The light has returned; the Son is born, and joy can be felt once more.
I remember going to midnight mass at church once or twice. This was the song that would be played just after midnight, when it was officially Christmas and no longer Advent. That rush, that joy, that spirituality always made me giddy and glad I’d come. My doubts, my lack of faith, didn’t matter; it was Christmas morning, and I was one of the throng of people who had gathered to witness the joy.
It’s Christmas morning! As a child, I negotiated a compromise between my father and us kids: we’d get up as early as we wanted, open our stockings, but we wouldn’t touch a wrapped present until he had the video camera set up.

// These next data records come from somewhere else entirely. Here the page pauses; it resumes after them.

**./design.v**
```verilog
`timescale 1ns / 1ps
module ALU(
	input [31:0] ALU_A,
	input [31:0] ALU_B,
	input [3:0] ALU_Control,
	input [4:0] shamt,
	output reg [31:0] ALU_Output,
	output reg zero
    );
	always@(ALU_A or ALU_B or ALU_Control) begin	
		case(ALU_Control)
			4'b0000: ALU_Output = ALU_A + ALU_B;				 
			4'b0001: ALU_Output = ALU_A - ALU_B;				 
			4'b0010: ALU_Output = ALU_A & ALU_B;				 
			4'b0011: ALU_Output = ALU_A | ALU_B;				 
			4'b0100: ALU_Output = ALU_B << shamt;				 
			4'b0101: ALU_Output = ALU_B >> shamt;				 
			4'b0110: begin										 
				if(shamt == 0) begin
					ALU_Output = ALU_B;
				end else begin
					ALU_Output = (ALU_B >> shamt) | ({32{ALU_B[31]}} << (31 - shamt));
				end
			end
			4'b0111: ALU_Output = {ALU_B[15:0], ALU_A[15:0]};	 
			4'b1000: begin										 
				if(ALU_A > ALU_B) begin
					ALU_Output = 1;
				end else begin
					if(ALU_A == ALU_B) begin
						ALU_Output = ((ALU_A < ALU_B) ? 1:0) ^ ALU_A[31];
					end else begin
						ALU_Output = 0;
					end
				end
			end
		endcase
		zero = ((ALU_A - ALU_B) == 0) ? 1:0;
	end
endmodule
`timescale 1ns / 1ps
module controller(
	input [31:0] inst,	
	input zero,								 
	output [1:0] Reg_Write_Dest_Source,		 
	output [1:0] ALU_A_Source,				 
	output [1:0] ALU_B_Source,				 
	output reg [3:0] ALU_Control,			 
	output [1:0] PC_Src,					 
	output [1:0] Reg_Write_Data_Source,		 
	output Reg_Write,						 
	output Mem_Write,						 
	output extend_bit						 
    );
	wire l_type, lw, lb;
	wire s_type, sw;
	wire r_type;
	wire i_type, addi, andi, ori, slt, lui;	
	wire b_type;
	wire j_type, jump, jal, jr;
	assign lw 		= inst[31] & ~inst[30] & ~inst[29] & ~inst[28] & inst[27] & inst[26];
	assign lb 		= inst[31] & ~inst[30] & ~inst[29] & ~inst[28] & ~inst[27] & ~inst[26];
	assign l_type 	= lw | lb;
	assign sw 		= inst[31] & ~inst[30] & inst[29] & ~inst[28] & inst[27] & inst[26];
	assign s_type	= sw;
	assign j 		= ~inst[31] & ~inst[30] & ~inst[29] & ~inst[28] & inst[27] & ~inst[26];
	assign jal 		= ~inst[31] & ~inst[30] & ~inst[29] & ~inst[28] & inst[27] & inst[26];
	assign jr 		= ~inst[31] & ~inst[30] & ~inst[29] & ~inst[28] & ~inst[27] & ~inst[26] & ~inst[5] & ~inst[4] & inst[3] & ~inst[2] & ~inst[1] & ~inst[0];
	assign j_type 	= j | jal | jr;
	assign r_type	= ~inst[31] & ~inst[30] & ~inst[29] & ~inst[28] & ~inst[27] & ~inst[26] & ~jr;
	assign addi		= ~inst[31] & ~inst[30] & inst[29] & ~inst[28] & ~inst[27] & ~inst[26];
	assign andi		= ~inst[31] & ~inst[30] & inst[29] & inst[28] & ~inst[27] & ~inst[26];
	assign ori 		= ~inst[31] & ~inst[30] & inst[29] & inst[28] & ~inst[27] & inst[26];
	assign slti		= ~inst[31] & ~inst[30] & inst[29] & ~inst[28] & inst[27] & ~inst[26];
	assign lui		= ~inst[31] & ~inst[30] & inst[29] & inst[28] & inst[27] & inst[26];
	assign i_type	= addi | andi | ori | slti | lui;
	assign b_type	= ~inst[31] & ~inst[30] & ~inst[29] & inst[28] & ~inst[27];
	assign Reg_Write_Dest_Source[1] = jal;
	assign Reg_Write_Dest_Source[0] = l_type | i_type;
	assign Reg_Write_Data_Source[1] = r_type | i_type | jal;
	assign Reg_Write_Data_Source[0] = r_type | i_type | lb;
	assign ALU_A_Source[1] = 0;
	assign ALU_A_Source[0] = lui;
	assign ALU_B_Source[1] = 0;
	assign ALU_B_Source[0] = r_type | b_type;
	assign PC_Src[1] = j_type;
	assign PC_Src[0] = ((zero ^ inst[26]) & b_type) | j | jal;
	assign Reg_Write = l_type | r_type | i_type | jal;				 
	assign Mem_Write = s_type;
	always@(inst) begin
		case(inst[31:26])
			6'b000000: begin							 
				case(inst[5:0])
					6'b000000: ALU_Control = 4'b0100;		 
					6'b000010: ALU_Control = 4'b0101;		 
					6'b000011: ALU_Control = 4'b0110;		 
					6'b100000: ALU_Control = 4'b0000;		 
					6'b100010: ALU_Control = 4'b0001;		 
					6'b100100: ALU_Control = 4'b0010;		 
					6'b100101: ALU_Control = 4'b0011;		 
					6'b101010: ALU_Control = 4'b1000;		 
				endcase
			end
			6'b000100: ALU_Control = 4'b0001;				 
			6'b000101: ALU_Control = 4'b0001;				 
			6'b001000: ALU_Control = 4'b0000;				 
			6'b001100: ALU_Control = 4'b0010;				 
			6'b001101: ALU_Control = 4'b0011;				 
			6'b001010: ALU_Control = 4'b1000;				 
			6'b001111: ALU_Control = 4'b0111;				 
			6'b100011: ALU_Control = 4'b0000;				 
			6'b100000: ALU_Control = 4'b0000;				 
			6'b101011: ALU_Control = 4'b0000;				 
		endcase
	end
	assign extend_bit = andi | (inst[15] & ~ori);
endmodule
`timescale 1ns / 1ps
module mux32(
	input [31:0] input0,
	input [31:0] input1,
	input [31:0] input2,
	input [31:0] input3,
	input [1:0] select,
	output reg [31:0] mux_out
    );
	always@(input0 or input1 or input2 or input3 or select) begin
		case(select)
			2'd0: mux_out = input0;
			2'd1: mux_out = input1;
			2'd2: mux_out = input2;
			2'd3: mux_out = input3;
		endcase
	end
endmodule
`timescale 1ns / 1ps
module mux5(
	input [4:0] input0,
	input [4:0] input1,
	input [4:0] input2,
	input [4:0] input3,
	input [1:0] select,
	output reg [4:0] mux_out
    );
	always@(input0 or input1 or input2 or input3 or select) begin
		case(select)
			2'd0: mux_out = input0;
			2'd1: mux_out = input1;
			2'd2: mux_out = input2;
			2'd3: mux_out = input3;
		endcase
	end
endmodule
`timescale 1ns / 1ps
module processor(
	input clk,
	input rst_n,
	input [31:0] data_in,
	input [31:0] inst,
	output reg [31:0] inst_addr,
	output [31:0] data_out,
	output [31:0] data_addr,
	output data_wr
    );
	reg [1:0] state;
	wire Reg_Write;
	wire Mem_Write;
	wire [31:0] PC;
	wire [1:0] PC_Src;
	wire [4:0] rs;
	wire [4:0] rt;
	wire [4:0] rd;
	wire [4:0] writereg;
	wire [31:0] writedata;
	wire regwrite;
	wire [31:0] readdata1;
	wire [31:0] readdata2;
	wire [1:0] Reg_Write_Dest_Source;
	wire [1:0] Reg_Write_Data_Source;
	assign rs = inst[25:21];
	assign rt = inst[20:16];
	assign rd = inst[15:11];
	mux5 mux_writeregdest(rd, rt, 5'b11111, 5'd0, Reg_Write_Dest_Source, writereg);
	wire [31:0] ALU_A;
	wire [31:0] ALU_B;
	wire [3:0] ALU_Control;
	wire [4:0] shamt;
	wire [31:0] ALU_Output;
	wire zero;
	wire [1:0] ALU_A_Source;
	wire [1:0] ALU_B_Source;
	wire [31:0] sign_extended;
	wire [31:0] shifted_sign_extended;
	wire extend_bit;
	assign sign_extended = {{16{extend_bit}}, inst[15:0]};
	assign shifted_sign_extended = sign_extended << 2;
	mux32 mux_ALU_A_handler(readdata1, readdata2, 32'd0, 32'd0, ALU_A_Source, ALU_A);
	mux32 mux_ALU_B_handler(sign_extended, readdata2, 32'd0, 32'd0, ALU_B_Source, ALU_B);
	assign shamt = inst[10:6];
	wire [31:0] jumpaddr;
	assign jumpaddr = {inst[31:28], inst[25:0], 2'b00};
	mux32 mux_nextPC(inst_addr + 4, inst_addr + 4 + shifted_sign_extended, readdata1, jumpaddr, PC_Src, PC);
	controller controller(inst, zero, Reg_Write_Dest_Source, ALU_A_Source, ALU_B_Source, ALU_Control, PC_Src, Reg_Write_Data_Source, Reg_Write, Mem_Write, extend_bit);
	assign regwrite = Reg_Write;
	registers registers(clk, rst_n, rs, rt, writereg, writedata, regwrite, readdata1, readdata2);	
	ALU ALU(ALU_A, ALU_B, ALU_Control, shamt, ALU_Output, zero);
	mux32 mux_writeregdata(data_in, {24'b0, data_in[31:24]}, inst_addr + 4, ALU_Output, Reg_Write_Data_Source, writedata);
	assign data_out = readdata2;
	assign data_addr = ALU_Output;
	assign data_wr = Mem_Write;
	always@(posedge clk or negedge rst_n) begin
		if(~rst_n) begin
			state <= 2'b00;
		end else begin
			if(state == 2'b00) begin
				inst_addr <= 0;
				state <= 2'b01;
			end else begin
				inst_addr <= PC;
			end
		end
	end
endmodule
`timescale 1ns / 1ps
module registers(
	input clk,
	input rst_n,
	input [4:0] readreg1,
	input [4:0] readreg2,
	input [4:0] writereg,
	input [31:0] writedata,
	input regwrite,						 
	output reg [31:0] readdata1,
	output reg [31:0] readdata2
    );
	integer i;
	reg [31:0] regfile [0:31];
	always@(readreg1 or regfile[readreg1]) begin
		if (readreg1 == 0) readdata1 = 0;
		else readdata1 = regfile[readreg1];
	end
	always@(readreg2 or regfile[readreg2]) begin
		if (readreg2 == 0) readdata2 = 0;
		else readdata2 = regfile[readreg2];
	end
	always@(posedge clk or negedge rst_n) begin
		if(~rst_n) begin
			regfile[0]  <= 32'b0;
			regfile[1]  <= 32'b0;
			regfile[2]  <= 32'b0;
			regfile[3]  <= 32'b0;
			regfile[4]  <= 32'b0;
			regfile[5]  <= 32'b0;
			regfile[6]  <= 32'b0;
			regfile[7]  <= 32'b0;
			regfile[8]  <= 32'b0;
			regfile[9]  <= 32'b0;
			regfile[10] <= 32'b0;
			regfile[11] <= 32'b0;
			regfile[12] <= 32'b0;
			regfile[13] <= 32'b0;
			regfile[14] <= 32'b0;
			regfile[15] <= 32'b0;
			regfile[16] <= 32'b0;
			regfile[17] <= 32'b0;
			regfile[18] <= 32'b0;
			regfile[19] <= 32'b0;
			regfile[20] <= 32'b0;
			regfile[21] <= 32'b0;
			regfile[22] <= 32'b0;
			regfile[23] <= 32'b0;
			regfile[24] <= 32'b0;
			regfile[25] <= 32'b0;
			regfile[26] <= 32'b0;
			regfile[27] <= 32'b0;
			regfile[28] <= 32'b0;
			regfile[29] <= 32'b0;
			regfile[30] <= 32'b0;
			regfile[31] <= 32'b0;
		end else begin
			if(regwrite && writereg) begin
				regfile[writereg] <= writedata;
			end
		end	
	end
endmodule
```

In return, we’d let him sleep. He’d be sure to put some kind of toy in the stockings so we’d have something to keep us entertained, and then he’d get up and film the present-opening and make pancakes and cocoa and we’d enjoy ourselves.

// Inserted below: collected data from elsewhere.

[design/flow/run.sh]
#!/bin/bash
# OpenROAD 26Q1-2900-gdf79404cd8, Yosys 0.63+post, stock flow scripts
make -C /OpenROAD-flow-scripts/flow DESIGN_CONFIG=/design/flow/config.mk WORK_HOME=/design/flow/orfs finish
[design/flow/config.mk]
export PLATFORM = sky130hd
export DESIGN_NAME = NUM_TO_DISP
export DESIGN_NICKNAME = NUM_TO_DISP
export VERILOG_FILES = /design/flow/design.v
export SDC_FILE = /design/flow/constraint.sdc
export NUM_CORES = 4
export LEC_CHECK = 1
export CORE_AREA = 10 10 70 70
export DIE_AREA = 0 0 80 80
[design/flow/design.v]
`timescale 1ns / 1ps
module top(
    input PCLK,        
    input [1:0] BTN,   
    output [3:0] LD,   
	 output [3:0] ANO,   
	 output [7:0] CAT    
    );
reg [3:0] disp_mux;
assign ANO = disp_mux;
wire reset;  
assign reset = ~ BTN[0];  
wire ce;  
assign ce = BTN[1];  
wire clk;  
CLK_DIV16 U1 ( .CLKIN(PCLK), .CLKDV(clk) ); 
reg [17:0] counter = 0;
reg tick = 0;  
always @(posedge clk)
begin
	counter <= counter + 1;
	if ( counter == 0 )
		tick <= 1;
	else
		tick <= 0;
end
reg [15:0] counter2  = 0;
always @(posedge clk)
begin
	if (reset)
		counter2 <= 0;
	else if (tick && ce)
		counter2 <= counter2 + 1;
end
wire [1:0] muxin;
assign muxin = counter[12:11];
reg [3:0] muxed_counter2;
always @(muxin)
begin
	case ( muxin )
		2'd0: begin disp_mux = 4'b1110; muxed_counter2 = counter2[3:0]; end
		2'd1: begin disp_mux = 4'b1101; muxed_counter2 = counter2[7:4]; end
		2'd2: begin disp_mux = 4'b1011; muxed_counter2 = counter2[11:8]; end
		2'd3: begin disp_mux = 4'b0111; muxed_counter2 = counter2[15:12]; end
	endcase
end
NUM_TO_DISP U2( .num( muxed_counter2 ), .segments( CAT ) );
assign LD[3:0] = ~ counter2[3:0];
endmodule
module NUM_TO_DISP(num, segments);
 input  [3:0] num;
 output [7:0] segments;
 reg [7:0] segments;
 always @( num )
 begin
  case ( num )        
    4'h0: segments = 8'b11000000;
    4'h1: segments = 8'b11111001;
    4'h2: segments = 8'b10100100;
    4'h3: segments = 8'b10110000;
    4'h4: segments = 8'b10011001;
    4'h5: segments = 8'b10010010;
    4'h6: segments = 8'b10000010;
    4'h7: segments = 8'b11111000;
    4'h8: segments = 8'b10000000;
    4'h9: segments = 8'b10010000;
    4'ha: segments = 8'b10001000;
    4'hb: segments = 8'b10000011;
    4'hc: segments = 8'b11000110;
    4'hd: segments = 8'b10100001;
    4'he: segments = 8'b10000110;
    4'hf: segments = 8'b10001110;
  endcase
 end
endmodule
[design/flow/constraint.sdc]
current_design NUM_TO_DISP

set clk_period 1.4
set clk_io_pct 0.2

create_clock -name clk0 -period $clk_period

set non_clock_inputs [all_inputs -no_clocks]
set_input_delay [expr $clk_period * $clk_io_pct] -clock clk0 $non_clock_inputs
set_output_delay [expr $clk_period * $clk_io_pct] -clock clk0 [all_outputs]
==> results.ini <==
[run_status]
status=finished with violations
violations=negative setup slack

[power]
p_per_area_nw_per_um2=260.2
cellLeakagePower_nw=0.2699
p_int_mw=0.09066
ir_drop_mv=0.02702
switching_power_mw=0.05976
power_frac_comb_pct=100.0
p_seq_share_pct=0
swShare_pct=39.73
clockPowerShare_pct=0
power_mw=0.1504

[synth]
yosysCellCount=34
synth.distinct_cells=17
syn_inst=34
ys_warn_count=1
topCellsByArea=ha_1 (31%), mux2i_1 (14%), mux4_1 (9.2%), nor2_1 (6.6%), a22o_1 (6.1%)
synth_area_per_cell_sq_um=8.427
yosys.area.top_type=ha_1
synth_top_area_share_pct=30.57
syn-cell-area_sq_um=286.5
ys_chip_area_sq_um=286.5
yosys.stat.seqShare_pct=0

[worst_setup_path]
crit_path_end_kind=primary output
cp.arrival_ns=1.31
start_kind=primary input
critPathRequiredTime_ns=1.12
crit_type=in -> out
path_max_fanout=4

[detailed_routing]
routed_wl_um=914
vias_per_cell=3.059
diodes=0
remaining_drc_errors=0
drtAntennaViolNets=0
firstDrtPassIters=4
drtIter0Drc=13
wire_per_inst_um=9.050
via_count=309

[place]
dpl_cell_area_sq_um=523.0
dp.final_hpwl_um=730.8
placed_cells=100
globalplace.congestion=0.7860
portBuffers=11

[sta]
finalHoldViolCount=0
holdWs_ns=1.003
slew_violations=0
rsz0062_at_grt=true
fmax_mhz=630.0
period_used_pct=113.4
setup_ws_ns=-0.1874
setup_viol=7
period_needed_ns=1.587

[grt]
grt_overflow=0
grt_first_pass_wirelength_um=1593
grt_max_degree=6
first_global_vias=345
grt.total_usage_pct=2.937
antenna_found_initial=0

[job]
maxCapViolCount=0
warnings=40

[cells_and_area]
fin_cells=101
area_growth_syn_to_layout_pct=101.7
stdcell_area_sq_um=578.1
clkbuf_count=0
final_util_pct=16.92
flop_area_sq_um=0
nFlopsAndLatches=0
drive_gt1_share_pct=56.36

[floorplanning]
initial_core_util_pct=8.388
ioPinCount=12
die_h_um=80
rows=21
die_w_um=80
core_sq_um=3416
dieArea_sq_um=6400

[clocking]
cts_setup_buffers=0
cts-hold-fix-buffers=0

[worst_hold_path]
hold_path.class=in -> out

==> cells in the mapped netlist, drive strengths merged <==
master,instances
o21ai,2
or3b,1
buf,3
nor2,5
and2b,1
a22o,2
a21oi,1
mux2i,4
nand2,1
mux4,1
a32o,1
mux2,1
ha,7
inv,3
conb,1
==> power groups by stage <==
| stage | Combinational, mW | Sequential [mW] | Clock [mW] |
|---|---|---|---|
| final | 0.150 | 0 | 0 |
| after CTS | 0.149 | 0 | 0 |
| after global routing | 0.166 | 0 | 0 |
==> cell usage in the layout, fill, tap and decap left out <==
master | synthesis | routed
a22o_1 | 2 | 2
mux4_2 | 0 | 1
nor2_2 | 0 | 1
or3b_1 | 1 | 1
inv_6 | 0 | 1
buf_12 | 0 | 1
conb_1 | 1 | 1
and2b_2 | 1 | 1
inv_2 | 0 | 1
buf_8 | 0 | 1
nand2_1 | 1 | 1
ha_4 | 0 | 3
buf_4 | 1 | 6
mux2i_1 | 4 | 4
mux2_2 | 1 | 1
ha_1 | 7 | 4
buf_2 | 1 | 7
o21ai_1 | 0 | 2
dlygate4sd2_1 | 0 | 3
buf_6 | 1 | 6
inv_8 | 0 | 1
nor2_1 | 5 | 4
a21oi_1 | 1 | 1
a32o_1 | 1 | 1
==> worst max-delay path, stage by stage <==
cell and delay (ns):
buf_8 0.11, inv_8 0.05, ha_4 0.13, and2b_2 0.22, or3b_1 0.34, o21ai_1 0.07
buf_2 0.11
==> stage by stage <==
stage,setup TNS [ns],setup WS [ns]
floorplan,0,0.004945
global route,-1.019,-0.2434
CTS,-0.7696,-0.2076
finish,-0.6900,-0.1874
detailed placement,-6.419,-1.057
global placement,-6.304,-1.055
==> routing by layer <==
layer  vias up  track usage [%]  part of all wire, %
met5         -                0                    0
met4         0                0                    0
met3         0           0.1136                  1.2
met2         2            6.902                   65
met1       147            2.649                   34
li1        160                -                    -
==> worst paths after layout <==
| path | startpoint | endpoint | slack [ns] | depth (start not counted) |
|---|---|---|---|---|
| worst max-delay path | num[1] | segments[0] | -0.19 | 7 |
| worst min-delay path | num[0] | segments[1] | 1.00 | 4 |
==> cell families (layout without fill, tap and decap cells) <==
family	after synthesis	after routing	share of synthesized area [%]
buf+inv	6	27	12.23
fa+ha+maj	7	7	30.57
compound gates	6	6	14.85
other cells	1	1	1.309
mux	6	6	27.08
simple gates	8	8	13.97
==> what timing repair did <==
action	4_1_cts	5_1_grt
hold endpoints to repair	0	0
endpoints found under the setup margin	7	7
pin swaps	6	3
gates resized	56	3
cloned	1	0
==> layout make-up <==
class,count,area [sq um]
timing repair buffer,24,209.0
fill,386,2838
tap,46,57.56
inverter,3,23.77
multi-input combinational,28,287.8
Power and IR drop assume default switching activity.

We had a fun tradition of stealing his tie a few days before Christmas wrapping it up, and gifting it back to him as a joke gift. Every year, he’d open the same Silver Surfer tie and happily exclaim how it was perfect, he loved it, it was exactly right. Later, when we had more cash, we bought him a super-cheap Batman tie, which became the new tie to be stolen and regifted, usually alongside a real gift, such as a book by a comedian or some other amusing bit of laughter. We were always joking around, the three of us.
We found humor in the oddest things, too. We used to drive around Christmas Eve looking at the lights; one year, we found someone who had put up an inflatable Santa which actually inflated and deflated at regular intervals to make it seem as though he was going down the chimney. That night, however, it was particularly windy; when he inflated, he immediately fell back over. We spent a good twenty minutes watching and laughing at “Falling Santa”.

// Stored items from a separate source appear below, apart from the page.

==> flow/run.sh <==
#!/bin/bash
# OpenROAD 26Q1-2900-gdf79404cd8, Yosys 0.63+post, stock flow scripts
make -C /OpenROAD-flow-scripts/flow DESIGN_CONFIG=/design/flow/config.mk WORK_HOME=/design/flow/orfs finish
==> flow/config.mk <==
export PLATFORM = sky130hd
export DESIGN_NAME = counter_memory
export DESIGN_NICKNAME = counter_memory
export VERILOG_FILES = /design/flow/design.v
export SDC_FILE = /design/flow/constraint.sdc
export NUM_CORES = 4
export LEC_CHECK = 1
export CORE_AREA = 10 10 70 70
export DIE_AREA = 0 0 80 80
==> flow/constraint.sdc <==
current_design counter_memory

set clk_period 2.4
set clk_io_pct 0.2

create_clock -name clk0 -period $clk_period [get_ports {clk}]

set non_clock_inputs [all_inputs -no_clocks]
set_input_delay [expr $clk_period * $clk_io_pct] -clock clk0 $non_clock_inputs
set_output_delay [expr $clk_period * $clk_io_pct] -clock clk0 [all_outputs]
`design/flow/design.v`:
```
`timescale 1ns / 1ps
module controller(
	input clock,
    input [31:0] instruct,
	input [447:0] dataOut,
    output reg [31:0] out = 0,
	output reg [4:0] sliceSelector,
	output reg [5:0] writeEnableKey,
	output reg [3:0] selectRead,
	output reg [16:0] writeEnable = 0,
	output reg [447:0] writeBus = 0
    );
	reg [2:0] state = 0;
	reg [2:0] nextState = 0;
	reg [4:0] roundNumber;
	reg [4:0] counter;
	reg [4:0] counterNext;
always @(posedge clock) begin
	case (state)
		0: begin
			selectRead <= instruct[3:0];
			out <= 0;
			writeBus <= 0;
			if (instruct[31:30] == 2'b00) begin
				case (instruct[4:0])
				0,1,2,8,9: begin
					roundNumber <= 4;
				end
				5,6: begin
					roundNumber <= 8;
				end
				12,13,14: begin
					roundNumber <= 5;
				end
				4: begin
					roundNumber <= 14;
				end
				7: begin
					roundNumber <= 3;
				end
				16: begin
				    roundNumber <= 2;
				end
				default: begin
					roundNumber <= 1;
				end
				endcase
			end
			else if (instruct[31:30] == 2'b01) begin
				case (instruct[4:0])
				0,1,2,8,9: begin
					roundNumber <= 4;
				end
				5,6: begin
					roundNumber <= 8;
				end
				12,13,14: begin
					roundNumber <= 5;
				end
				4: begin
					roundNumber <= 14;
				end
				7: begin
					roundNumber <= 3;
				end
				3: begin
					roundNumber <= 1;
				end
				16: begin
                    roundNumber <= 2;
                end
				default: begin
					roundNumber <= 1;
				end
			endcase
			end
			else if (instruct[31:30] == 2'b10) begin
				case (instruct[3:0])
				0,1: begin
					roundNumber <= 4;
				end
				2: begin
					roundNumber <= 10;
				end
				3,4,5: begin
					roundNumber <= 64;
				end
				default: begin
					roundNumber <= 1;
				end
				endcase
				end
			else begin
				roundNumber <= 0;
			end
		end
		1: begin
			out <= dataOut[32*counter+31 -:32];
			writeBus <= 0;
		end
		2: begin
			writeBus[32*counter+31 -:32] <= instruct;
			out <= 0;
		end
		3: begin
			writeBus <= 0;
			out <= 0;
		end
		4: begin
			writeBus <= 0;
			out <= 0;
		end
	endcase
	counter <= counterNext;
	state <= nextState;
end
always @(*) begin
	case (state)
		0: begin
			sliceSelector = 0;
			writeEnableKey = 0;
			writeEnable = 0;
			counterNext = 0;
			if (instruct[31:30] == 2'b00)
				nextState = 1;
			else if (instruct[31:30] == 2'b01)
				nextState = 2;
			else if (instruct[31:30] == 2'b10)
				nextState = 4;
			else begin
				nextState = 0;
			end
		end
		1: begin  
			writeEnable = 0;
			sliceSelector = 0;
			writeEnableKey = 0;
			if (counter < (roundNumber - 1)) begin
				nextState = 1;
				counterNext = counter + 1;
			end
			else begin
				counterNext = counterNext;
				nextState = 0;
			end
		end  
		2: begin  
			writeEnable = 0;
			sliceSelector = 0;
			writeEnableKey = 0;
			if (counter < (roundNumber - 1)) begin
				nextState = 2;
				counterNext = counter + 1;
			end
			else begin
				counterNext = counterNext;
				nextState = 3;
			end
		end
		3: begin
			writeEnable[selectRead] = 1; 
			nextState = 0;
			sliceSelector = 0;
			writeEnableKey = 0;
			counterNext = 0;
		end
		4: begin
			writeEnableKey[selectRead] = 1;
			if (counter < (roundNumber - 1)) begin
				counterNext = counter + 1;
				sliceSelector = counter;
				nextState = 4;
			end
			else begin
				counterNext = counterNext;
				sliceSelector = 0;
				nextState = 0;
				writeEnableKey = 0;
			end
		end
		default: begin
			counterNext = 0;
			sliceSelector = 0;
			writeEnableKey = 0;
			writeEnable = 0;
			nextState = 0;
		end
		endcase  
end
endmodule
```
`design/flow/run.sh`:
```
#!/bin/bash
# OpenROAD 26Q1-2900-gdf79404cd8, Yosys 0.63+post, stock flow scripts
make -C /OpenROAD-flow-scripts/flow DESIGN_CONFIG=/design/flow/config.mk WORK_HOME=/design/flow/orfs finish
```
`design/flow/config.mk`:
```
export PLATFORM = sky130hd
export DESIGN_NAME = controller
export DESIGN_NICKNAME = controller
export VERILOG_FILES = /design/flow/design.v
export SDC_FILE = /design/flow/constraint.sdc
export NUM_CORES = 4
export LEC_CHECK = 1
export CORE_AREA = 10 10 440 440
export DIE_AREA = 0 0 450 450
```
`design/flow/constraint.sdc`:
```
current_design controller

set clk_period 40.1
set clk_io_pct 0.2

create_clock -name clk0 -period $clk_period [get_ports {clock}]

set non_clock_inputs [all_inputs -no_clocks]
set_input_delay [expr $clk_period * $clk_io_pct] -clock clk0 $non_clock_inputs
set_output_delay [expr $clk_period * $clk_io_pct] -clock clk0 [all_outputs]
```
==> impl_metrics.yaml <==
# flow metrics
run_status:
  outcome: "complete, no violations"
timing:
  rsz0062_at_grt: "no"
  worstMarginPinSlew_ns: 0.911
  maxSlewViolCount: 0
  fmax_ghz: 0.0899
  fin_tns_setup_ns: 0
  min_period_ns: 11.12
  min_period_over_period_pct: 27.7
  fin_skew_ns: 0.0392
  hold_violations: 0
  setup_viol: 0
  relSlewSlack_pct: 38.8
  untimed_endpoints: 54
  unclocked_pins: 27
logic_synthesis:
  syn_avg_cell_area_um2: 12.4
  synthCells: 2163
  mux_share_pct: 23.8
  synth_warnings: 1
  ys_async_sr_fraction_pct: 0
  ys_sh_simple_pct: 10.1
  edf_count: 488
  synth_area_um2: 26800
  ys_sh_xor_pct: 0.327
  yosysUniqueCellTypes: 50
  synth-compound-area-share_pct: 4.82
  ys_area_um2: 26800
  ys_ff: 523
  flop_cell: "edfxtp_1"
  logic_family: "multiplexers"
  adder_share_pct: 0.653
  yosys_cells: 2163
min_path:
  min_path_type: "reg2reg"
pwr:
  ir_drop_v: 0.0000371
  power_density_nw_per_um2: 60.3
  totalPowerFinal_w: 0.00253
  p_leak_nw: 16.3
global_routing:
  grt_pass1_wl_um: 210000
  antenna_found_initial: 40
  first_global_vias: 22400
  grt-ovfl-total: 0
  grt_start_max_net_pins: 163
  grt_use_total_pct: 15.5
worst_setup_path:
  arrival_ns: 3.10
  cp_max_fo: 14
  cp-start-kind: "flip-flop"
  cp.required_ns: 32.08
  end_kind: "primary output"
  critPathKind: "reg2out"
clock_tree:
  cts_resized: 0
  numCtsBuffers: 67
  ctsRootBufferMaster: "clkbuf_16"
  insertion_delay_ns: 0.70
  cts_hold_buf: 0
  cts_tree: "built"
  cts.clk_slew.worst_paths_ns: 0.06
  h-tree-depth: 3
  cts_setup_buffers: 0
  cts_buffer_depth: 3
routing:
  drtIter0Drc: 1831
  ant_nets: 0
  vias_per_cell: 3.95
  dr.pass1.iters: 5
  vias: 22200
  drc: 0
  drt_wl_total_um: 160000
  routedWlPerCell_um: 28.4
run:
  maxCapViolations: 0
  log.warning_count: 37
placed_design:
  dp_hpwl_um: 126000
  io_buffers: 991
  gp_congestion: 0.951
finish:
  nFillCells: 19500
  drive_above_1_share_pct: 10.6
  syn2layout_area_growth_pct: 56.2
floorplanning:
  chipArea_um2: 203000
  rows: 157
  die_w_um: 450
  die.size.y_um: 450
  fp_util_pct: 14.6
  io_pins: 993
  core-area_um2: 183000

I guess what I’m trying to say is that joy is a funny thing. It comes in fits and bursts, and it’s never quite rational — it’s a divine experience, taking you out of the ordinary for a brief, sublime moment. Given that framework, I can’t imagine what “everlasting joy” would be. As the Baker’s Wife put it in Into The Woods:
Oh if life were only Moments,
even now and then a bad one
But if life were made of Moments,
then you’d never know you had one.
What brings you joy this holiday season?